(Stored items)

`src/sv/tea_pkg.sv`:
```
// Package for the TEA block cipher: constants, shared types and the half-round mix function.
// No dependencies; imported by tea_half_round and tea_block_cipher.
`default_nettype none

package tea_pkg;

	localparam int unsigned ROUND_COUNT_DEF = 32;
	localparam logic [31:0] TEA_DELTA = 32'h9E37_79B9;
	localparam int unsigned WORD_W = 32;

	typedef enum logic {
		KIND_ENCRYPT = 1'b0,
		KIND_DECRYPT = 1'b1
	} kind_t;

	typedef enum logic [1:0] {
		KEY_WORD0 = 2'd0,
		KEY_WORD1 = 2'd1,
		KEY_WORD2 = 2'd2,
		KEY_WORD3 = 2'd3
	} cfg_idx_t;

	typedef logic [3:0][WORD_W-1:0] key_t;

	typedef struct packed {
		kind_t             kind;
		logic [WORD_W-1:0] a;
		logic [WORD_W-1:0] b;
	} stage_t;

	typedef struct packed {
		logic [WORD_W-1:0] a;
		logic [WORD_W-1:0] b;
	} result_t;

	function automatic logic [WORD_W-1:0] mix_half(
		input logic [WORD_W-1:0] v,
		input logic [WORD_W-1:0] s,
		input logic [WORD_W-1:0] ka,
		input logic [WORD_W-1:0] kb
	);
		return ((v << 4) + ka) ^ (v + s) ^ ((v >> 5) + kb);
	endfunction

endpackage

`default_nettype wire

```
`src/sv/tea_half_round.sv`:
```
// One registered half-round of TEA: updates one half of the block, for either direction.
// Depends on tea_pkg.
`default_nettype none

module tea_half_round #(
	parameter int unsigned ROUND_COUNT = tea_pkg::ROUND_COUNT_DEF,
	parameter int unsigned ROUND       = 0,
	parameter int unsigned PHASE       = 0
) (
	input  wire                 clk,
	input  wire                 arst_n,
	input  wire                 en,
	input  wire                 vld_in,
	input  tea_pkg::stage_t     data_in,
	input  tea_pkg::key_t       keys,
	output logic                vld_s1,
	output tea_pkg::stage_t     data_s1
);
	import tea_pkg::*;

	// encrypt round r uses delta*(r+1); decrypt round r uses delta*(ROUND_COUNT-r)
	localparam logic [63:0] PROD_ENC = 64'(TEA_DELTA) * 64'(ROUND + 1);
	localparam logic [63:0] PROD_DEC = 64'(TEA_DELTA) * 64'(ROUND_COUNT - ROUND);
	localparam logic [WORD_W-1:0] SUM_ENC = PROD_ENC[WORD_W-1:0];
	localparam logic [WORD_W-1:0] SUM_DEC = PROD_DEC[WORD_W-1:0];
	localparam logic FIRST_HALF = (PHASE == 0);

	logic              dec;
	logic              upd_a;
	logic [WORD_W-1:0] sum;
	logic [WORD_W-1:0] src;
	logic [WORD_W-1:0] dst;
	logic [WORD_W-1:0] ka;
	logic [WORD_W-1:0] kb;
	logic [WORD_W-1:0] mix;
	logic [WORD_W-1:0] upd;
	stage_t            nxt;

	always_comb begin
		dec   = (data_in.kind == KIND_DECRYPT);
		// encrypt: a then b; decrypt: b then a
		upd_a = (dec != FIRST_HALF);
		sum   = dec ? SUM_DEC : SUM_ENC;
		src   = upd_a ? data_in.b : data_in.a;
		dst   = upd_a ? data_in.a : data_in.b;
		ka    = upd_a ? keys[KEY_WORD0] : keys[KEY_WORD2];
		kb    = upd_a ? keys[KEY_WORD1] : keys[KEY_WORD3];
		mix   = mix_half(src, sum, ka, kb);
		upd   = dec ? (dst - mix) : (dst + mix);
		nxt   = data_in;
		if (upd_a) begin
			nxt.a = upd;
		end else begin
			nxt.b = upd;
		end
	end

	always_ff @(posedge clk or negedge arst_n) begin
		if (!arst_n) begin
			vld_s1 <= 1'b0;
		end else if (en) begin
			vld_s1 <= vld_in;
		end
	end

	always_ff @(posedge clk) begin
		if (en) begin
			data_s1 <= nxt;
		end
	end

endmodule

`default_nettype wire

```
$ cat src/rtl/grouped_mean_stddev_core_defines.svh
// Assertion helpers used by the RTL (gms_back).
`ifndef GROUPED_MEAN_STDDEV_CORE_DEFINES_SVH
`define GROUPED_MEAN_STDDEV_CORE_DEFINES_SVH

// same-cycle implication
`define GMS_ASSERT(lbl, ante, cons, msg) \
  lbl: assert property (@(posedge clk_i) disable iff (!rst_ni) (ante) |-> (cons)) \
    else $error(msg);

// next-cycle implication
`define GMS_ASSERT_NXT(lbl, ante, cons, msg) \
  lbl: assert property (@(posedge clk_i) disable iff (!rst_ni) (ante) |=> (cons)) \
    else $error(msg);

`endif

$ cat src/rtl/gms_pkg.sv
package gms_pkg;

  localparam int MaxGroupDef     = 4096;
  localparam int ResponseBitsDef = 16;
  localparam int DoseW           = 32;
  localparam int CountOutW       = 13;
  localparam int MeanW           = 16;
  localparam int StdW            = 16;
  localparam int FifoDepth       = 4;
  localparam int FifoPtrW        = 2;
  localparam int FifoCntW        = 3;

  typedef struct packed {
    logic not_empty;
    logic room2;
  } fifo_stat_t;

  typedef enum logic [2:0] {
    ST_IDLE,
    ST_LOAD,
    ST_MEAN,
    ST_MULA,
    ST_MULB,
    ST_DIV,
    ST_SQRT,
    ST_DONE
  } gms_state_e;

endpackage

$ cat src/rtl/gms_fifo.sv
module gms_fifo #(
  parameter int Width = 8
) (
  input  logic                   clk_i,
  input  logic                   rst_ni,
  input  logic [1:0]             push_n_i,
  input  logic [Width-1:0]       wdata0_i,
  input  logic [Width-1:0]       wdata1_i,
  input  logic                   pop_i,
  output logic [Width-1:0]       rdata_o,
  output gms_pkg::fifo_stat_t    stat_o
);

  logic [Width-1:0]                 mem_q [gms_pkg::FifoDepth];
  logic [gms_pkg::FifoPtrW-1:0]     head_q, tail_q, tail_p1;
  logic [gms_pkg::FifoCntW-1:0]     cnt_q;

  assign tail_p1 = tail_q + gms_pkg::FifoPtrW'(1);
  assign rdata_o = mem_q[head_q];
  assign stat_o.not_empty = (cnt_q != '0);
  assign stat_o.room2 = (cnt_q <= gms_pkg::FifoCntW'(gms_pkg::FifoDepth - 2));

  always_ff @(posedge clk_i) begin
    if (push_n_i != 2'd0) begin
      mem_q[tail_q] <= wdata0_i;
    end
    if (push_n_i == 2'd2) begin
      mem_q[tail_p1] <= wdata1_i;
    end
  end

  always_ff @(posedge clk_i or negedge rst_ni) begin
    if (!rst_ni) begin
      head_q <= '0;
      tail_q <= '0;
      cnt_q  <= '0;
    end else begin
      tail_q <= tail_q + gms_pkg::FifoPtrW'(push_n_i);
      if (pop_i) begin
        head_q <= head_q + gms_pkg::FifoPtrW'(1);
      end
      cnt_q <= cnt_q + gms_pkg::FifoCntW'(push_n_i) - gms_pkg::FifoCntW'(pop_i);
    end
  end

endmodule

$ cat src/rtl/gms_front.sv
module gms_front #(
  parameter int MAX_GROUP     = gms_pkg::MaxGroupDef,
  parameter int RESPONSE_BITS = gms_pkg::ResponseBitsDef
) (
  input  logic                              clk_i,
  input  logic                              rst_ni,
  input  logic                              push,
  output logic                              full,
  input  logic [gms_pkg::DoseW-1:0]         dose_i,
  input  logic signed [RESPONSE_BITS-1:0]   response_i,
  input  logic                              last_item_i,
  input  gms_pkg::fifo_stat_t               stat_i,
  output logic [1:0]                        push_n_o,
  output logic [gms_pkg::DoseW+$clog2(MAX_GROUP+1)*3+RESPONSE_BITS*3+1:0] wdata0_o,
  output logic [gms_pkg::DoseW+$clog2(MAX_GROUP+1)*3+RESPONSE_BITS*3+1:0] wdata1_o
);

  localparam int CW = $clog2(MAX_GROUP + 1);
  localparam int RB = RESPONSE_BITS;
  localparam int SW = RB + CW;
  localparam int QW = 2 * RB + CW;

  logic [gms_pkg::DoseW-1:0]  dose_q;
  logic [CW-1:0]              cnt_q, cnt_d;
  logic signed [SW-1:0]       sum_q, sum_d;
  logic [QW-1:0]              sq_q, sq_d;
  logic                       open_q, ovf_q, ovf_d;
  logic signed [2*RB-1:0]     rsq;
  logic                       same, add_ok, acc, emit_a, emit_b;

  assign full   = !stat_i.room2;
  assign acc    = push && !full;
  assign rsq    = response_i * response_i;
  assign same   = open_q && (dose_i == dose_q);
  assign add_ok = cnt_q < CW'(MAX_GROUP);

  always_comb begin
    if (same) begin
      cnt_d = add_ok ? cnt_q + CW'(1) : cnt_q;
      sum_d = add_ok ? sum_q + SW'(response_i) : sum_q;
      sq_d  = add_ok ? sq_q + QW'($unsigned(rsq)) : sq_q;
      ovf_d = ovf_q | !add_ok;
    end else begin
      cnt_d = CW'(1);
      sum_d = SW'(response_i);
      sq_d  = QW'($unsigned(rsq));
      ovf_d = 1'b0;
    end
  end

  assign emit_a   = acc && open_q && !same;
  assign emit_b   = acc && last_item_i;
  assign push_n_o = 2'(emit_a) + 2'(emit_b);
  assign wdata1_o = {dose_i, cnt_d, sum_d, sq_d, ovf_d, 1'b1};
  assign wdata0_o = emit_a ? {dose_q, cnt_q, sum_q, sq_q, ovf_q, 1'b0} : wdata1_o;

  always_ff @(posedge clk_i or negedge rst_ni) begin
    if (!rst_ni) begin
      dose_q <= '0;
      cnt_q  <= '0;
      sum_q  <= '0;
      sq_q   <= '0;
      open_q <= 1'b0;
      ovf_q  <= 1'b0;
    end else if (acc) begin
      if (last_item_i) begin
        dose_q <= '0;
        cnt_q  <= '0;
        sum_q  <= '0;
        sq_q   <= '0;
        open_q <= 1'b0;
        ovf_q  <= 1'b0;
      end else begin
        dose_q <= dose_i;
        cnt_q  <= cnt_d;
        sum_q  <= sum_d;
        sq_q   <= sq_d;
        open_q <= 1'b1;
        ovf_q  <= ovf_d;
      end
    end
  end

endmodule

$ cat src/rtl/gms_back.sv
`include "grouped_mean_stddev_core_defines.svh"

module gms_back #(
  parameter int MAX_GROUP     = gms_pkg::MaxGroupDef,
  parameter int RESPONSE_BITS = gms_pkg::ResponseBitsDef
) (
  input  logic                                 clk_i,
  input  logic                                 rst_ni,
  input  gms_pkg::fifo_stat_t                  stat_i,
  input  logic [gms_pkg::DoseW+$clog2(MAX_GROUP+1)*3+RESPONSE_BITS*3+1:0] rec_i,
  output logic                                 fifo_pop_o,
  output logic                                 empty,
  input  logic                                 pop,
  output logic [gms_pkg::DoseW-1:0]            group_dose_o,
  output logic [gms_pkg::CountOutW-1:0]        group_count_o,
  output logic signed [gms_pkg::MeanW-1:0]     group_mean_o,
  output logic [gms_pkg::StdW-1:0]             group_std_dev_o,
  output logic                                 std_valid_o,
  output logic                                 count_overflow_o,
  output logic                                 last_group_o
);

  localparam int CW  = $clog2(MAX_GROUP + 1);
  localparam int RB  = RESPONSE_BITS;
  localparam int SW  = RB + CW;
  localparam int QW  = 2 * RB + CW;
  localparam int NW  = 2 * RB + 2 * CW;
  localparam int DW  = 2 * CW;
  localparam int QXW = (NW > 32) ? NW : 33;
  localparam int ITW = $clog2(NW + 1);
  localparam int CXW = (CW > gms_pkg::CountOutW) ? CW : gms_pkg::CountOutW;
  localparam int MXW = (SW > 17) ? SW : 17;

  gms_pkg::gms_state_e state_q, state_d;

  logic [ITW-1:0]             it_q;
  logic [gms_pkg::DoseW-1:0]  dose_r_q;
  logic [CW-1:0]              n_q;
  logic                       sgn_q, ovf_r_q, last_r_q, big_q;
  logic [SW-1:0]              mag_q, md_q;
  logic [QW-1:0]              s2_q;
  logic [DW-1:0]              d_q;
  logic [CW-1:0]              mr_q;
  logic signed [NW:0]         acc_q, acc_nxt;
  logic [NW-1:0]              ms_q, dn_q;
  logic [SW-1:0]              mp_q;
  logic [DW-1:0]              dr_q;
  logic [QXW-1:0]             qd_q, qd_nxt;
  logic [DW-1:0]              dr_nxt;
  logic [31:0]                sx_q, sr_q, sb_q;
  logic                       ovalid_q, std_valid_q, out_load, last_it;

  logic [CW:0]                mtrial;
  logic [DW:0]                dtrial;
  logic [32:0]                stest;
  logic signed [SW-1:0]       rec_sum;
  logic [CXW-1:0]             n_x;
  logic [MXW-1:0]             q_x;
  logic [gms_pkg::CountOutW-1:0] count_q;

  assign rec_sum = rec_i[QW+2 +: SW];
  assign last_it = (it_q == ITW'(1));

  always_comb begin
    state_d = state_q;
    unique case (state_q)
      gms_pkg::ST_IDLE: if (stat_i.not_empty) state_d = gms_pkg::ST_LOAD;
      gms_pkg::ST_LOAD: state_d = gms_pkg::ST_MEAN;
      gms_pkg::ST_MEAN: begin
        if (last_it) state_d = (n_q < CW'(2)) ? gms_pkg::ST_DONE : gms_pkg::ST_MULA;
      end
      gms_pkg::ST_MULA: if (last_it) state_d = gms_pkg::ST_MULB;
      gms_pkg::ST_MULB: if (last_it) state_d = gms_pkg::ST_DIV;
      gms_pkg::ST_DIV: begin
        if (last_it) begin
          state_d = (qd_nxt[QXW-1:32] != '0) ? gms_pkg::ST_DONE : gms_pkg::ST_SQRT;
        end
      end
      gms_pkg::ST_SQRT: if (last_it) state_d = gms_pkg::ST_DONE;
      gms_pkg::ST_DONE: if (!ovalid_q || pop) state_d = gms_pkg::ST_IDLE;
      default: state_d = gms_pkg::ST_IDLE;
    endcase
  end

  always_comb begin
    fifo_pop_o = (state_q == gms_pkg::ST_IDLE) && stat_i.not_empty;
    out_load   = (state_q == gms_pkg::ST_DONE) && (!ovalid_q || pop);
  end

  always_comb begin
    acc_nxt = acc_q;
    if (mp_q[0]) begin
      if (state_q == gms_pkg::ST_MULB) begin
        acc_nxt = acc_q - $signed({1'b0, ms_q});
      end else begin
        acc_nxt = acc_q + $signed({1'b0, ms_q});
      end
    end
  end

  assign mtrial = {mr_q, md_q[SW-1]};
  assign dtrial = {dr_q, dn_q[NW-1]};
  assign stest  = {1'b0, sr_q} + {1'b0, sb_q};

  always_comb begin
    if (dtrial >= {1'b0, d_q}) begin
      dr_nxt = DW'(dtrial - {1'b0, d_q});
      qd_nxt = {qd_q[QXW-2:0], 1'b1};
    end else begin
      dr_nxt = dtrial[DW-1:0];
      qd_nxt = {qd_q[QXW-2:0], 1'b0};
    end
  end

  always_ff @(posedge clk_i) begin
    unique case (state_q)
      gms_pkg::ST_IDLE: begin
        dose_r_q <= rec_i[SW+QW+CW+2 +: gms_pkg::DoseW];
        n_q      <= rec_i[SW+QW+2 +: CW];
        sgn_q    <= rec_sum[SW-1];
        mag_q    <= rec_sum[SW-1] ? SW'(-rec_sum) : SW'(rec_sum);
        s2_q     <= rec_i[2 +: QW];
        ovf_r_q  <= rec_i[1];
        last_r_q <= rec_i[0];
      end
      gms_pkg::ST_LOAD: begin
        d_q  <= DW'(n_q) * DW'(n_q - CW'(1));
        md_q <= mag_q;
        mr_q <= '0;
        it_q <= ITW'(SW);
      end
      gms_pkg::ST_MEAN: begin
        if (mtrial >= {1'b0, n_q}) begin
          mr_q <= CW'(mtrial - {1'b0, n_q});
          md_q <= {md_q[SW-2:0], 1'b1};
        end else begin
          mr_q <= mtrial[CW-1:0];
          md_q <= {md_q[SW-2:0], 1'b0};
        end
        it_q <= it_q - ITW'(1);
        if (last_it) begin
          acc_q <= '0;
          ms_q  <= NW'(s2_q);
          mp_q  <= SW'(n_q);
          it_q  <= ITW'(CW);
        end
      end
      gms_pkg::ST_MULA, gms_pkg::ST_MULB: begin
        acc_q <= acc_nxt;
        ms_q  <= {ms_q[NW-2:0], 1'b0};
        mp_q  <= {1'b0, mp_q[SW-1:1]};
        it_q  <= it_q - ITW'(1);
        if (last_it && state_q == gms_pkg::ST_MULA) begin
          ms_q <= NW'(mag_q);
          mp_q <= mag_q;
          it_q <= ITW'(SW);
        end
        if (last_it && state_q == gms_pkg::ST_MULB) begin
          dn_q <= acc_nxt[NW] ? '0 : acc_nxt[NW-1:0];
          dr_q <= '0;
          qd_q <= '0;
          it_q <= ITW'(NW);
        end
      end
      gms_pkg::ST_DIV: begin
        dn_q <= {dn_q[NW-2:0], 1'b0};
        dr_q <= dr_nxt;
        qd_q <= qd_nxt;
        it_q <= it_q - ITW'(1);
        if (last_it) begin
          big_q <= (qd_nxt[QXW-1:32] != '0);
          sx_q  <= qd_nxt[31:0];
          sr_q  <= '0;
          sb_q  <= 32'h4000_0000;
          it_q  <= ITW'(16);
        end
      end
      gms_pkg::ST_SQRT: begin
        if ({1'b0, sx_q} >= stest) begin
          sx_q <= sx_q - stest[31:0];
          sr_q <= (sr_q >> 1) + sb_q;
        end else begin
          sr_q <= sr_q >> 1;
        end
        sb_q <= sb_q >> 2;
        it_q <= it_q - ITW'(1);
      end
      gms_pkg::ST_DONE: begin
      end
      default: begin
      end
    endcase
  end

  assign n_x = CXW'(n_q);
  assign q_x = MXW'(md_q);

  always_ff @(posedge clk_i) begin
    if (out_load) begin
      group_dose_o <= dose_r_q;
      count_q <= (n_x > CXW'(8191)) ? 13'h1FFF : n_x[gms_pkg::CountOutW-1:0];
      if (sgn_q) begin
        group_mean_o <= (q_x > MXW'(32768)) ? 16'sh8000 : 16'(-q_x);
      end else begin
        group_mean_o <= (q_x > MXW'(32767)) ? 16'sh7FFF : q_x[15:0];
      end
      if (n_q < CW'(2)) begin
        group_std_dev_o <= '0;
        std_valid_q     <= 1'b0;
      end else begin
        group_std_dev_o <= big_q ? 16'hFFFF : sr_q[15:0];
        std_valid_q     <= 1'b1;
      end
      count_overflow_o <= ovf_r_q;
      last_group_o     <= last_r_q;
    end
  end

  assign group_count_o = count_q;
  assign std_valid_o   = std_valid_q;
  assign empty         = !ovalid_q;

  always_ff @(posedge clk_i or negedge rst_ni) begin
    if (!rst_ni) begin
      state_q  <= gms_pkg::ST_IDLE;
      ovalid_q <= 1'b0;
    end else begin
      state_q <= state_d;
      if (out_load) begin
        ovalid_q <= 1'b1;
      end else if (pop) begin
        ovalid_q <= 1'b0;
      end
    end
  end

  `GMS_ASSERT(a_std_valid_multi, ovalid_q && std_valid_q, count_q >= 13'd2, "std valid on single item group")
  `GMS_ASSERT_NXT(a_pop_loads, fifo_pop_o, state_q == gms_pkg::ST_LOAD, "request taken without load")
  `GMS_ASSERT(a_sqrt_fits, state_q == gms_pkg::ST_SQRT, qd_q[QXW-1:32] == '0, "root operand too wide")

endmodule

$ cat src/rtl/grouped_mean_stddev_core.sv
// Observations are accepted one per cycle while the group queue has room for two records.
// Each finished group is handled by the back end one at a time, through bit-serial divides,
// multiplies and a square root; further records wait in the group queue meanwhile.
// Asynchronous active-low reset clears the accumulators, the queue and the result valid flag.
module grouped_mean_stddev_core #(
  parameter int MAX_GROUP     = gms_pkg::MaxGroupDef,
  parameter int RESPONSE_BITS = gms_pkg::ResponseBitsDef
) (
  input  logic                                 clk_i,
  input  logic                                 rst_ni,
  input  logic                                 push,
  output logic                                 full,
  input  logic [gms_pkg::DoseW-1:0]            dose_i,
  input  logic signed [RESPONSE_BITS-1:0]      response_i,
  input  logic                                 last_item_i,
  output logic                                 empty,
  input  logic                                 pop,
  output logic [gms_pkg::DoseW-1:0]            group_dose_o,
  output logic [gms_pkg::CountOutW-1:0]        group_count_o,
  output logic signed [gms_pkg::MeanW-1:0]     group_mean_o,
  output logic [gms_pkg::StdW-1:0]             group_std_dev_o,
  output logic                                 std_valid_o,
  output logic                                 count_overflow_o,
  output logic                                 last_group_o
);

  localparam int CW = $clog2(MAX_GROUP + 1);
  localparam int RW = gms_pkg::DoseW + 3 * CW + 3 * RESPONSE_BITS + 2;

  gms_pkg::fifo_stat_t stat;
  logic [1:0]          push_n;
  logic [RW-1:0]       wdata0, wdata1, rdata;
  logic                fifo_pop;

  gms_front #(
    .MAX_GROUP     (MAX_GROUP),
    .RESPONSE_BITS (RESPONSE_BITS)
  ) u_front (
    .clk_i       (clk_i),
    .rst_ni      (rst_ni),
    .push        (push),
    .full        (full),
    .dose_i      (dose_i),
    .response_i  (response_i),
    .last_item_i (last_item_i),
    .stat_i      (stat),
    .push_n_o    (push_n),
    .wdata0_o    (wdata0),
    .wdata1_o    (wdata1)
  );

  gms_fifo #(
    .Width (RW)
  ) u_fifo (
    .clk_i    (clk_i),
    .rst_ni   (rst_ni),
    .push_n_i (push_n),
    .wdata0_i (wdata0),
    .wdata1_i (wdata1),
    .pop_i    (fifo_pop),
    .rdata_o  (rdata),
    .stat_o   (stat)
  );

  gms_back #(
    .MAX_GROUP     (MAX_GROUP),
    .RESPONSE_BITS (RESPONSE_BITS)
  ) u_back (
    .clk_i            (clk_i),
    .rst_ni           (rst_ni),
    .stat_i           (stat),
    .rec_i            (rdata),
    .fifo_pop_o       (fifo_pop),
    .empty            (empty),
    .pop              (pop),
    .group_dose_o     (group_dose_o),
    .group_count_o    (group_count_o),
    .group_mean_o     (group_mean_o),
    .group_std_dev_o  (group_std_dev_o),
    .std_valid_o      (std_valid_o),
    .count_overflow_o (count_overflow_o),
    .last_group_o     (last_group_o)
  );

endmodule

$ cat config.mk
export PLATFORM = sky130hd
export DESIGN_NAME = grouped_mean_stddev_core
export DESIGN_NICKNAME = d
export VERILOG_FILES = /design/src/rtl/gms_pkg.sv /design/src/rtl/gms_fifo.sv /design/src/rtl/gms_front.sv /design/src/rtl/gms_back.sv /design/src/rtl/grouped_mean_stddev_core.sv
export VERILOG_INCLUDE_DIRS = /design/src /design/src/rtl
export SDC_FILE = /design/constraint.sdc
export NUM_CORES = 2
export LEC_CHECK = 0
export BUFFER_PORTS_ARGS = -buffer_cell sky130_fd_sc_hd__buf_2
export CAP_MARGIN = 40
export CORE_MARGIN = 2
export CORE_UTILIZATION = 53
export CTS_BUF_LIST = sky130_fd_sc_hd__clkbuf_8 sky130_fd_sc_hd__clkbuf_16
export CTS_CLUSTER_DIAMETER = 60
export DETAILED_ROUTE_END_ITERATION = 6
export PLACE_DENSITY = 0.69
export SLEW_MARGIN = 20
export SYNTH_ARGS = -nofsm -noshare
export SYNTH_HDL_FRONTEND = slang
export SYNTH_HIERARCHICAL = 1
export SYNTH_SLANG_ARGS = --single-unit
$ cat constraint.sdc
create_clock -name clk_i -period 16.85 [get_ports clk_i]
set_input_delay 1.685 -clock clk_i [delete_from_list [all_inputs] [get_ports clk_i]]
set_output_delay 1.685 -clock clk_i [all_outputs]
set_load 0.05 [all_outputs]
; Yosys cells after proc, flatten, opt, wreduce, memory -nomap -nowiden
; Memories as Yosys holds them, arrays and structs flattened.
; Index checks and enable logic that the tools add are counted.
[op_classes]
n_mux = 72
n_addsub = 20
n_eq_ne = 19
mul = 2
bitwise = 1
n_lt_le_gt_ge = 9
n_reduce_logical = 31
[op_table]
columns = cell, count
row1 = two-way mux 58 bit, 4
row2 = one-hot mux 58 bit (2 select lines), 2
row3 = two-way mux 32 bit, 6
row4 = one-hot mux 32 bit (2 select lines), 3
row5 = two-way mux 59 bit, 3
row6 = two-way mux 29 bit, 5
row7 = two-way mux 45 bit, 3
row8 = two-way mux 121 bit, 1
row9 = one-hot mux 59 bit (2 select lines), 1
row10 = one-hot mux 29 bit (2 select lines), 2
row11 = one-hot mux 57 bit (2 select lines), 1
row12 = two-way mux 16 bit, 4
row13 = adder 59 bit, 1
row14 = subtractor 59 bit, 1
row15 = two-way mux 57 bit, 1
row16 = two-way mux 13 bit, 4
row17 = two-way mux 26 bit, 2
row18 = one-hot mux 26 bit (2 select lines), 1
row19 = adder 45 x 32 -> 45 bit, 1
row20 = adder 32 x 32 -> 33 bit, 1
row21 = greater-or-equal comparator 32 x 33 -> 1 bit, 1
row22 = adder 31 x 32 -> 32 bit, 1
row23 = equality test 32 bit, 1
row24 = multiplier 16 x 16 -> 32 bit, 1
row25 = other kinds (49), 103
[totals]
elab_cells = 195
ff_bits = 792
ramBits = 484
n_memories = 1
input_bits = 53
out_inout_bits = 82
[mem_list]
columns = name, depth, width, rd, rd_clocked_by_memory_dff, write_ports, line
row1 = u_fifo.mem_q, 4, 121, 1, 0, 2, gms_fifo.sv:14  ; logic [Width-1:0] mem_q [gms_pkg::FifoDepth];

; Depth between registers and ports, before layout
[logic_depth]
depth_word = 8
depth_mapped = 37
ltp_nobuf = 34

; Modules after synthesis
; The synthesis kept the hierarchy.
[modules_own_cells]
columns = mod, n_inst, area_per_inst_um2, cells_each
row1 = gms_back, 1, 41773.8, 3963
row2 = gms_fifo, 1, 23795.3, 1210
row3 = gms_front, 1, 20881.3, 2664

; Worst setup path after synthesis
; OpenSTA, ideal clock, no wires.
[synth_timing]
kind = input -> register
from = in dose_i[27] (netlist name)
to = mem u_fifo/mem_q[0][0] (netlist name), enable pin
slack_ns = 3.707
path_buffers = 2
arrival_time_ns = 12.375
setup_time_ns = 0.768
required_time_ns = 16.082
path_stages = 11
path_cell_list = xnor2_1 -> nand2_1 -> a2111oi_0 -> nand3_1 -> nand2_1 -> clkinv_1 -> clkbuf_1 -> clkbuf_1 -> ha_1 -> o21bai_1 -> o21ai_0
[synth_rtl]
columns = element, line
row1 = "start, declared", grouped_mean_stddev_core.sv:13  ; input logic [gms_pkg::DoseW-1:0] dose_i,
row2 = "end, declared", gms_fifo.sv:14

● Exercise objective
The job here is to find each line above with the word "enum" and copy it.

● Exercise response
	typedef enum logic {
	typedef enum logic [1:0] {
  typedef enum logic [2:0] {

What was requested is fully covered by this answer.